WHAT TO DO:
Retrieve every line of the data holding the word "under".

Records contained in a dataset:
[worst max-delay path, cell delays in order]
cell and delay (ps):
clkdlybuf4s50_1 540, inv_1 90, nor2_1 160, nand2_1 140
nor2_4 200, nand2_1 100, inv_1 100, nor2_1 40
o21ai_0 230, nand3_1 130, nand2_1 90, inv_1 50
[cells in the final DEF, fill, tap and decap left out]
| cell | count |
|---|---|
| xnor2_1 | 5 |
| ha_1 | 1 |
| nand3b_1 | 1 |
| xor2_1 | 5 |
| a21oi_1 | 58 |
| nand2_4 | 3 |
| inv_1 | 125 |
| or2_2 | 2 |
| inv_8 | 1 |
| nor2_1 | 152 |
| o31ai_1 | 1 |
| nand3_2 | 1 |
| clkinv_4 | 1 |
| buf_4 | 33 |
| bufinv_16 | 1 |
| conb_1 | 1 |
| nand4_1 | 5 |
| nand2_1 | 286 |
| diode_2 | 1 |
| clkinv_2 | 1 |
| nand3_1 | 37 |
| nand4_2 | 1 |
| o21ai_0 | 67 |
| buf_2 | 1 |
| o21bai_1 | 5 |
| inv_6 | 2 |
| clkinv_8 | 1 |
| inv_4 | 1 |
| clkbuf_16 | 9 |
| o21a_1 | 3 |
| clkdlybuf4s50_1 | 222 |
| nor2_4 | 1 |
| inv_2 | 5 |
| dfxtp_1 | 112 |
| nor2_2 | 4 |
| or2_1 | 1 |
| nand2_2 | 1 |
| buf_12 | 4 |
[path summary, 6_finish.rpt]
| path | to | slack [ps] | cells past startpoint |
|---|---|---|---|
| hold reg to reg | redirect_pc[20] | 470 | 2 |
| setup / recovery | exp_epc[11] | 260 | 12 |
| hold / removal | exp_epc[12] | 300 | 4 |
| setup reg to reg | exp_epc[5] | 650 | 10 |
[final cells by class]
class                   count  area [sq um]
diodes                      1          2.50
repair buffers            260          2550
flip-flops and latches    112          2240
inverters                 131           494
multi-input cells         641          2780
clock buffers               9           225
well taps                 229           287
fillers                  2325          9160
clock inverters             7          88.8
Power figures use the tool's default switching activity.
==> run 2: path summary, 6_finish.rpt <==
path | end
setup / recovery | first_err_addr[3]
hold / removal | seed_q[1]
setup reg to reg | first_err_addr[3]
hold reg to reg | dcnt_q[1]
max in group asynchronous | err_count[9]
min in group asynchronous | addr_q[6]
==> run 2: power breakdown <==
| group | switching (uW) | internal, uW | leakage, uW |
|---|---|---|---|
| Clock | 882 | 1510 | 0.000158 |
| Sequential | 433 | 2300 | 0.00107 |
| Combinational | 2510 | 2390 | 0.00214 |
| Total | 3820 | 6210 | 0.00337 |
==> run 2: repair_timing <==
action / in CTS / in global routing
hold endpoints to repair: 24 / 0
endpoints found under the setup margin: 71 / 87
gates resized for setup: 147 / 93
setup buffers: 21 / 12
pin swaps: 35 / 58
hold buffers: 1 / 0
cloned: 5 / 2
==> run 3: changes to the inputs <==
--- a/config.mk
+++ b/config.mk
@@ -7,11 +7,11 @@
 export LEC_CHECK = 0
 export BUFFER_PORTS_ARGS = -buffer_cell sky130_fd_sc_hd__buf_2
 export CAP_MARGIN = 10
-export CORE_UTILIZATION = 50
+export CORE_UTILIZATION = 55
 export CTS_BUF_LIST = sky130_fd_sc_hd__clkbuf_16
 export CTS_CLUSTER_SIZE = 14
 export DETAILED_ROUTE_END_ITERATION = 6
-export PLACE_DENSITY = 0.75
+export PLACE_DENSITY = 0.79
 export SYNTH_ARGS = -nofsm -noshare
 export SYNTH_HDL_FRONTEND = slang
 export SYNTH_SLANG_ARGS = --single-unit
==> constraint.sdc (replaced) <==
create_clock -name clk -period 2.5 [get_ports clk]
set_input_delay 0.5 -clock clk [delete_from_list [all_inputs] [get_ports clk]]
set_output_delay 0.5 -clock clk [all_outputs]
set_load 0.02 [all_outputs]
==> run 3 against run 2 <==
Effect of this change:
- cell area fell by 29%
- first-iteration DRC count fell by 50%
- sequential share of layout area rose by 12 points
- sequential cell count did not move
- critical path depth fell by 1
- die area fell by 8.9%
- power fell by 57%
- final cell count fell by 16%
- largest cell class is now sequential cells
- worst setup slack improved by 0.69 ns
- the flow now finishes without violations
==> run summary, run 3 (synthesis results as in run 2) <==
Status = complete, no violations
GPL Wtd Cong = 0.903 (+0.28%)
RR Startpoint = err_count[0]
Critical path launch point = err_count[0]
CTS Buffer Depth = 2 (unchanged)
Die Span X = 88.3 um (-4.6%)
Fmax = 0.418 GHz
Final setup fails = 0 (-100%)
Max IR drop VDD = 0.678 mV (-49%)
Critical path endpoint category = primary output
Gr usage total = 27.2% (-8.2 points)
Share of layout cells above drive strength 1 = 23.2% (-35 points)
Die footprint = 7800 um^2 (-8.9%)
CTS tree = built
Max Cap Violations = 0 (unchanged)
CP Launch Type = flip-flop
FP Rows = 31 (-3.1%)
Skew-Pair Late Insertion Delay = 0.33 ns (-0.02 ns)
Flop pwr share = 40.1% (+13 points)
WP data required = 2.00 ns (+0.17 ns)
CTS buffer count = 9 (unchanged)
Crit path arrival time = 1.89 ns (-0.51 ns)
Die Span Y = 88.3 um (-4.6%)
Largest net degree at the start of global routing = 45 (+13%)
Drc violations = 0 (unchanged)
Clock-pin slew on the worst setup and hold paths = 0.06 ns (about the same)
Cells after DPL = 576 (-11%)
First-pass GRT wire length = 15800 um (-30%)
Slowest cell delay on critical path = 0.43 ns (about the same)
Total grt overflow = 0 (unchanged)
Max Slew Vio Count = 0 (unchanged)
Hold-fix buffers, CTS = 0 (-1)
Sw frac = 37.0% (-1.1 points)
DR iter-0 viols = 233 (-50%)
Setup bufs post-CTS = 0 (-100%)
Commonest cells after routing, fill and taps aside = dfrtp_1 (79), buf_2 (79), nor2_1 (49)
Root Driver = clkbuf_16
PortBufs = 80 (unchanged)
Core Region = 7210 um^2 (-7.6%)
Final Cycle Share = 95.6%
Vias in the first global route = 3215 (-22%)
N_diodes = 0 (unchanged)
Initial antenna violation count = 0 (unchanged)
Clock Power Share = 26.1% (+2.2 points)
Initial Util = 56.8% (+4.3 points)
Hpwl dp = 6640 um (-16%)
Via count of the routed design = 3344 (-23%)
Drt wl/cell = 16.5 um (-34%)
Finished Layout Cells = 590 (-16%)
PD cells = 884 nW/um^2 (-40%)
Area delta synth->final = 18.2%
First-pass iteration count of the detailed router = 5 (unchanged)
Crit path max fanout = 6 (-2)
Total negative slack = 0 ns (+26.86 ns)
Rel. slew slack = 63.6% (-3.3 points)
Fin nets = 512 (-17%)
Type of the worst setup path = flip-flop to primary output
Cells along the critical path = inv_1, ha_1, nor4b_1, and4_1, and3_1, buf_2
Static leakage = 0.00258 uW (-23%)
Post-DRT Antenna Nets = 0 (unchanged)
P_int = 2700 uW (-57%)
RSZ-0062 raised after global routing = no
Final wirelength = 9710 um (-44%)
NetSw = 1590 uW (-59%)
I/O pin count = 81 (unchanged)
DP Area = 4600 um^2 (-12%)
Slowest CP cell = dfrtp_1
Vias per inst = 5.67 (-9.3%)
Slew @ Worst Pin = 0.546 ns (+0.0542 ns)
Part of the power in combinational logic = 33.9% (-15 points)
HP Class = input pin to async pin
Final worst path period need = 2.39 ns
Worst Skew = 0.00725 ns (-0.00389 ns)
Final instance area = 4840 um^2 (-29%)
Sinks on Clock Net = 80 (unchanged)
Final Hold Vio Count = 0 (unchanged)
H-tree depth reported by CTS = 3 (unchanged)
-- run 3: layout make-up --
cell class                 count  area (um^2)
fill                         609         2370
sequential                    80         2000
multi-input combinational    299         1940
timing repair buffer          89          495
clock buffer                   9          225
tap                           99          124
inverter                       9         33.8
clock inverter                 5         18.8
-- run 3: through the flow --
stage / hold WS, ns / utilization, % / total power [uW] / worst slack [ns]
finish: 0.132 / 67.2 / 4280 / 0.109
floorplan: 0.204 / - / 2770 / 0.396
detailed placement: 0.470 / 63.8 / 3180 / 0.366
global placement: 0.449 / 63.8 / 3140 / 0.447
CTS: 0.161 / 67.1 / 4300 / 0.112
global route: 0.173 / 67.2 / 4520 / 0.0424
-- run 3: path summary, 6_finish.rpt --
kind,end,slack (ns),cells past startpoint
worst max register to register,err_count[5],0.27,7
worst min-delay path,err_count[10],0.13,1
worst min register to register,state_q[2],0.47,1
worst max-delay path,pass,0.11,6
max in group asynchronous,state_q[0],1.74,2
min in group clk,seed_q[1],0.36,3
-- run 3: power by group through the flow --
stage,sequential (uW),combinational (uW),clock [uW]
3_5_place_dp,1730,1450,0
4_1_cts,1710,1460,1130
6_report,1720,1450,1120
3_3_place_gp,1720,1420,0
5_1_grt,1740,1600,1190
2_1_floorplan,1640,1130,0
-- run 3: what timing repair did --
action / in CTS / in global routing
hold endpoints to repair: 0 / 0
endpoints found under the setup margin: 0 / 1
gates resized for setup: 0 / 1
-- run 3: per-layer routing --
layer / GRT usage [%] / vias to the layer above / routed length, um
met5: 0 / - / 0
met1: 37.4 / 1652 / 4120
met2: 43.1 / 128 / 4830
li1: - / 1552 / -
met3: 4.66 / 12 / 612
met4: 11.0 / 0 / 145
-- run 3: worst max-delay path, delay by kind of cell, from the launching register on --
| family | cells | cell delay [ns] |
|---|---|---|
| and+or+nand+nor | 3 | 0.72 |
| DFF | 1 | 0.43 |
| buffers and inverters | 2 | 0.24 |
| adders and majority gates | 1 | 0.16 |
**config.mk**
```make
export PLATFORM = sky130hd
export DESIGN_NAME = sdram_mc_burst_arb
export DESIGN_NICKNAME = d
export VERILOG_FILES = /design/src/rtl/sdram_arb_pkg.sv /design/src/rtl/sdram_rr_pick.sv /design/src/rtl/sdram_mc_burst_arb.sv
export SDC_FILE = /design/constraint.sdc
export NUM_CORES = 1
export LEC_CHECK = 0
export ABC_AREA = 1
export ABC_CLOCK_PERIOD_IN_PS = 7700
export BUFFER_PORTS_ARGS = -buffer_cell sky130_fd_sc_hd__buf_2
export CAP_MARGIN = 0
export CORE_AREA = 2 2 225 227
export DETAILED_ROUTE_END_ITERATION = 10
export DIE_AREA = 0 0 227 229
export GPL_TIMING_DRIVEN = 0
export PLACE_DENSITY = 0.78
export REMOVE_ABC_BUFFERS = 1
export SLEW_MARGIN = 10
export SYNTH_ARGS = -nofsm -noshare
export SYNTH_HDL_FRONTEND = slang
export SYNTH_HIERARCHICAL = 1
export SYNTH_SLANG_ARGS = --single-unit
```
**constraint.sdc**
```tcl
create_clock -name sys_clk -period 7.7 [get_ports sys_clk]
set_clock_uncertainty 0.1 [all_clocks]
set_input_delay 1.155 -clock sys_clk [delete_from_list [all_inputs] [get_ports sys_clk]]
set_output_delay 1.155 -clock sys_clk [all_outputs]
set_load 0.02 [all_outputs]
```
**src/rtl/sdram_arb_pkg.sv**
```systemverilog
// Shared types for the multi-channel SDRAM burst arbiter: FSM state encoding
// and channel-index width helper.
package sdram_arb_pkg;

    typedef enum logic [2:0] {
        IDLE     = 3'd0,
        WR_REQ   = 3'd1,
        WR_BURST = 3'd2,
        RD_REQ   = 3'd3,
        RD_BURST = 3'd4
    } arb_state_e;

    function automatic int CH_IDX_W(input int n);
        return (n > 1) ? $clog2(n) : 1;
    endfunction

endpackage

```
**src/rtl/sdram_rr_pick.sv**
```systemverilog
// Combinational round-robin picker: first set request at or after ptr_i,
// returned as a one-hot grant plus its index.
module sdram_rr_pick
    import sdram_arb_pkg::*;
#(
    parameter int NUM_CH = 4
) (
    input  logic [NUM_CH-1:0]           req_i,
    input  logic [CH_IDX_W(NUM_CH)-1:0] ptr_i,
    output logic [NUM_CH-1:0]           gnt_o,
    output logic [CH_IDX_W(NUM_CH)-1:0] idx_o
);
    localparam int IW = CH_IDX_W(NUM_CH);

    logic          found;
    logic [IW-1:0] c;

    always_comb begin
        gnt_o = '0;
        idx_o = '0;
        found = 1'b0;
        c     = '0;
        for (int i = 0; i < NUM_CH; i++) begin
            c = IW'((int'(ptr_i) + i) % NUM_CH);
            if (!found && req_i[c]) begin
                found    = 1'b1;
                gnt_o[c] = 1'b1;
                idx_o    = c;
            end
        end
    end

endmodule

```
**src/rtl/sdram_mc_burst_arb.sv**
```systemverilog
// Schedules per-channel write/read bursts onto one SDRAM request port and owns the
// circular region pointers. Define SDRAM_ARB_WR_PRIO_EN for global write priority.
module sdram_mc_burst_arb
    import sdram_arb_pkg::*;
#(
    parameter int NUM_CH = 4,
    parameter int ADDR_W = 24,
    parameter int LVL_W  = 10,
    parameter int BL_W   = 10
) (
    input  logic                        sys_clk,
    input  logic                        sys_rst,
    input  logic                        init_end,
    input  logic [NUM_CH*LVL_W-1:0]     ch_wr_level,
    input  logic [NUM_CH*LVL_W-1:0]     ch_rd_space,
    input  logic [NUM_CH-1:0]           ch_rd_en,
    input  logic [NUM_CH*ADDR_W-1:0]    ch_wr_b_addr,
    input  logic [NUM_CH*ADDR_W-1:0]    ch_wr_e_addr,
    input  logic [NUM_CH*ADDR_W-1:0]    ch_rd_b_addr,
    input  logic [NUM_CH*ADDR_W-1:0]    ch_rd_e_addr,
    input  logic [NUM_CH-1:0]           ch_addr_rst,
    input  logic [BL_W-1:0]             wr_burst_len,
    input  logic [BL_W-1:0]             rd_burst_len,
    output logic                        sdram_wr_req,
    input  logic                        sdram_wr_ack,
    output logic [ADDR_W-1:0]           sdram_wr_addr,
    output logic [BL_W-1:0]             sdram_wr_burst_len,
    output logic                        sdram_rd_req,
    input  logic                        sdram_rd_ack,
    output logic [ADDR_W-1:0]           sdram_rd_addr,
    output logic [BL_W-1:0]             sdram_rd_burst_len,
    output logic [CH_IDX_W(NUM_CH)-1:0] wr_grant_ch,
    output logic [CH_IDX_W(NUM_CH)-1:0] rd_grant_ch,
    output logic                        wr_grant_vld,
    output logic                        rd_grant_vld
);
    localparam int IW = CH_IDX_W(NUM_CH);

    arb_state_e      state_q;
    logic [IW-1:0]   rr_q, wr_ch_q, rd_ch_q;
    logic            wr_req_q, rd_req_q, wr_vld_q, rd_vld_q, sup_q;
    logic [ADDR_W-1:0] wr_addr_q, rd_addr_q;
    logic [BL_W-1:0] wr_len_q, rd_len_q;
    logic [ADDR_W-1:0] wr_ptr_q [NUM_CH];
    logic [ADDR_W-1:0] rd_ptr_q [NUM_CH];

    logic [ADDR_W-1:0] wr_b [NUM_CH];
    logic [ADDR_W-1:0] wr_e [NUM_CH];
    logic [ADDR_W-1:0] rd_b [NUM_CH];
    logic [ADDR_W-1:0] rd_e [NUM_CH];
    logic [NUM_CH-1:0] wr_elig, rd_elig;

    for (genvar g = 0; g < NUM_CH; g++) begin : g_ch
        assign wr_b[g] = ch_wr_b_addr[g*ADDR_W +: ADDR_W];
        assign wr_e[g] = ch_wr_e_addr[g*ADDR_W +: ADDR_W];
        assign rd_b[g] = ch_rd_b_addr[g*ADDR_W +: ADDR_W];
        assign rd_e[g] = ch_rd_e_addr[g*ADDR_W +: ADDR_W];
        assign wr_elig[g] = (wr_burst_len != '0) &&
                            (32'(ch_wr_level[g*LVL_W +: LVL_W]) >= 32'(wr_burst_len));
        assign rd_elig[g] = ch_rd_en[g] && (rd_burst_len != '0) &&
                            (32'(ch_rd_space[g*LVL_W +: LVL_W]) >= 32'(rd_burst_len));
    end

    logic          pick_any, grant_wr;
    logic [IW-1:0] pick_idx, rr_next;

`ifdef SDRAM_ARB_WR_PRIO_EN
    logic [NUM_CH-1:0] w_gnt, r_gnt;
    logic [IW-1:0]     w_idx, r_idx;

    sdram_rr_pick #(.NUM_CH(NUM_CH)) u_pick_wr (.req_i(wr_elig), .ptr_i(rr_q), .gnt_o(w_gnt), .idx_o(w_idx));
    sdram_rr_pick #(.NUM_CH(NUM_CH)) u_pick_rd (.req_i(rd_elig), .ptr_i(rr_q), .gnt_o(r_gnt), .idx_o(r_idx));

    assign grant_wr = |w_gnt;
    assign pick_any = grant_wr | (|r_gnt);
    assign pick_idx = grant_wr ? w_idx : r_idx;
`else
    logic [NUM_CH-1:0] any_gnt;

    sdram_rr_pick #(.NUM_CH(NUM_CH)) u_pick (.req_i(wr_elig | rd_elig), .ptr_i(rr_q), .gnt_o(any_gnt), .idx_o(pick_idx));

    // Within the picked channel a pending write outranks its read.
    assign grant_wr = |(any_gnt & wr_elig);
    assign pick_any = |any_gnt;
`endif

    assign rr_next = (pick_idx == IW'(NUM_CH - 1)) ? '0 : pick_idx + IW'(1);

    logic          wr_dir;
    logic [IW-1:0] cur_ch;
    assign wr_dir = (state_q == WR_REQ) || (state_q == WR_BURST);
    assign cur_ch = wr_dir ? wr_ch_q : rd_ch_q;

    // Advance by one burst; fall back to base when the following burst would overrun the region end.
    function automatic logic [ADDR_W-1:0] next_ptr(input logic [ADDR_W-1:0] p, input logic [BL_W-1:0] l,
                                                   input logic [ADDR_W-1:0] b, input logic [ADDR_W-1:0] e);
        logic [ADDR_W+1:0] n, lim;
        n   = (ADDR_W+2)'(p) + (ADDR_W+2)'(l);
        lim = (ADDR_W+2)'(e) + (ADDR_W+2)'(1);
        return (n + (ADDR_W+2)'(l) > lim) ? b : n[ADDR_W-1:0];
    endfunction

    always_ff @(posedge sys_clk) begin
        if (sys_rst) begin
            state_q   <= IDLE;
            rr_q      <= '0;
            wr_ch_q   <= '0;
            rd_ch_q   <= '0;
            wr_req_q  <= 1'b0;
            rd_req_q  <= 1'b0;
            wr_vld_q  <= 1'b0;
            rd_vld_q  <= 1'b0;
            sup_q     <= 1'b0;
            wr_addr_q <= '0;
            rd_addr_q <= '0;
            wr_len_q  <= '0;
            rd_len_q  <= '0;
            for (int i = 0; i < NUM_CH; i++) begin
                wr_ptr_q[i] <= wr_b[i];
                rd_ptr_q[i] <= rd_b[i];
            end
        end else begin
            for (int i = 0; i < NUM_CH; i++) begin
                if (ch_addr_rst[i]) begin
                    wr_ptr_q[i] <= wr_b[i];
                    rd_ptr_q[i] <= rd_b[i];
                end
            end
            // A reload that lands on the in-flight channel cancels its end-of-burst advance.
            if (state_q != IDLE && ch_addr_rst[cur_ch])
                sup_q <= 1'b1;

            case (state_q)
                IDLE: begin
                    if (init_end && pick_any) begin
                        rr_q  <= rr_next;
                        sup_q <= ch_addr_rst[pick_idx];
                        if (grant_wr) begin
                            wr_ch_q   <= pick_idx;
                            wr_addr_q <= wr_ptr_q[pick_idx];
                            wr_len_q  <= wr_burst_len;
                            wr_req_q  <= 1'b1;
                            wr_vld_q  <= 1'b1;
                            state_q   <= WR_REQ;
                        end else begin
                            rd_ch_q   <= pick_idx;
                            rd_addr_q <= rd_ptr_q[pick_idx];
                            rd_len_q  <= rd_burst_len;
                            rd_req_q  <= 1'b1;
                            rd_vld_q  <= 1'b1;
                            state_q   <= RD_REQ;
                        end
                    end
                end
                WR_REQ: begin
                    if (sdram_wr_ack) begin
                        wr_req_q <= 1'b0;
                        state_q  <= WR_BURST;
                    end
                end
                WR_BURST: begin
                    if (!sdram_wr_ack) begin
                        wr_vld_q <= 1'b0;
                        state_q  <= IDLE;
                        if (!sup_q && !ch_addr_rst[wr_ch_q])
                            wr_ptr_q[wr_ch_q] <= next_ptr(wr_addr_q, wr_len_q, wr_b[wr_ch_q], wr_e[wr_ch_q]);
                    end
                end
                RD_REQ: begin
                    if (sdram_rd_ack) begin
                        rd_req_q <= 1'b0;
                        state_q  <= RD_BURST;
                    end
                end
                RD_BURST: begin
                    if (!sdram_rd_ack) begin
                        rd_vld_q <= 1'b0;
                        state_q  <= IDLE;
                        if (!sup_q && !ch_addr_rst[rd_ch_q])
                            rd_ptr_q[rd_ch_q] <= next_ptr(rd_addr_q, rd_len_q, rd_b[rd_ch_q], rd_e[rd_ch_q]);
                    end
                end
                default: state_q <= IDLE;
            endcase
        end
    end

    assign sdram_wr_req       = wr_req_q;
    assign sdram_wr_addr      = wr_addr_q;
    assign sdram_wr_burst_len = wr_len_q;
    assign sdram_rd_req       = rd_req_q;
    assign sdram_rd_addr      = rd_addr_q;
    assign sdram_rd_burst_len = rd_len_q;
    assign wr_grant_ch        = wr_ch_q;
    assign rd_grant_ch        = rd_ch_q;
    assign wr_grant_vld       = wr_vld_q;
    assign rd_grant_vld       = rd_vld_q;

endmodule
```
==> impl_results.md, run 1 <==
- Outcome: finished, final reports clean
- Slew at the pin closest to its max-slew limit: 1290 ps
- First-pass GRT wire length: 143 mm
- DRT antenna net count: 0
- Fin crit share: 92.4%
- Vias in the first global route: 26500
- Slew Limit Fails: 0
- Synth cell types: 63
- Total track usage: 35.5%
- Final Hold Vio Count: 0
- Worst rel slew slack: 13.5%
- Total gr overflow: 0
- Core box area: 49700 µm²
- Worst Reg-to-Reg Cells: 32
- CTS clk-pin slew, worst paths: 60 ps
- FF+latch count, synth: 274
- Crit end category: flop
- Syn_area_per_cell: 6.80 µm²
- Total die area: 52000 µm²
- Nets@finish: 4799
- CP max stage cell: nand2_2
- CP required: 7910 ps
- Cell Count, Final, Fillers Out: 4833
- Initial antenna violation count: 16
- Netlist Area Pre-Place: 24700 µm²
- WL per Instance: 19.7 µm
- EDFF count, synth: 192
- Via count: 27700
- Synth Warn #: 6
- Worst VDD drop: 314 µV
- Top FF cell, synth: edfxtp_1
- Fmax: 141 MHz
- Reg area: 7410 µm²
- Row Count: 82
- IO Pins: 573
- IO Port Bufs: 572
- FILL cells: 4859
- Setup_tns: 0 ps
- Die width: 227 µm
- CTS tree: built
- Setup CP Type: flop to flop
- Min cycle time layout: 7120 ps
- Final setup violation count: 0
- DRC: 0
- DIE HEIGHT: 229 µm
- Arr. time, crit path: 7330 ps
- Multi-input gate area: 15500 µm²
- Leakage power figure: 15.0 nW
- Setup Fix Bufs, Post-CTS: 0
- Final WL: 95.0 mm
- Layout cells sized above 1: 17.7%
- Post-synth ARST share: 0%
- Largest net degree at the start of global routing: 74
- Crit path max fanout: 25
- CTS Buf Count: 35
- P per Cell Area: 381 nW/µm²
- Cells after Synth: 3639
- Post-synthesis sequential area ratio: 30.0%
- Hold WC Path Type: flop to flop
- Dpl cells: 4754
- Worst skew pair latency: 560 ps
- Gpl congestion: 1.00
- Slowest stage delay, CP: 770 ps
- Clock Tree Buf Depth: 3
- Unrepaired setup endpoints after global routing: no
- Drt first-iter violations: 2572
- CTS root buf: clkbuf_16
- Max-Cap Viols: 0
- H-tree depth: 2
- Dpl hpwl: 69.5 mm
- Area grow syn2layout: 18.6%
- Initial Util: 49.8%
- DRT Pass-1 Iters: 7
- Hold Path Cell Cnt: 2
- Worst Setup Start Kind: flop
- TritonCTS sink count: 274
- Most used cell, CP: nand2_1
- Via/cell ratio: 5.73
**config.mk**
```make
export PLATFORM = sky130hd
export DESIGN_NAME = mem_access_flat
export DESIGN_NICKNAME = d
export VERILOG_FILES = /design/src/rtl/mem_access_pkg.sv /design/src/rtl/mem_access_if.sv /design/src/rtl/mem_access_load_ext.sv /design/src/rtl/mem_access.sv /design/src/flat_wrapper.sv
export SDC_FILE = /design/constraint.sdc
export NUM_CORES = 1
export LEC_CHECK = 0
export ABC_AREA = 1
export BUFFER_PORTS_ARGS = -buffer_cell sky130_fd_sc_hd__buf_2
export CAP_MARGIN = 20
export CORE_MARGIN = 1.5
export CORE_UTILIZATION = 56
export CTS_BUF_LIST = sky130_fd_sc_hd__clkbuf_16
export DETAILED_ROUTE_END_ITERATION = 6
export GPL_TIMING_DRIVEN = 0
export PLACE_DENSITY = 0.81
export REMOVE_ABC_BUFFERS = 1
export SYNTH_ARGS = -nofsm -noshare
export SYNTH_HDL_FRONTEND = slang
export SYNTH_SLANG_ARGS = --single-unit
```
**constraint.sdc**
```tcl
create_clock -name clk -period 3.7 [get_ports clk]
set_clock_uncertainty 0.1 [all_clocks]
set_input_delay 0.555 -clock clk [delete_from_list [all_inputs] [get_ports clk]]
set_output_delay 0.555 -clock clk [all_outputs]
set_load 0.1 [all_outputs]
```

SOLUTION BELOW:
endpoints found under the setup margin: 71 / 87
endpoints found under the setup margin: 0 / 1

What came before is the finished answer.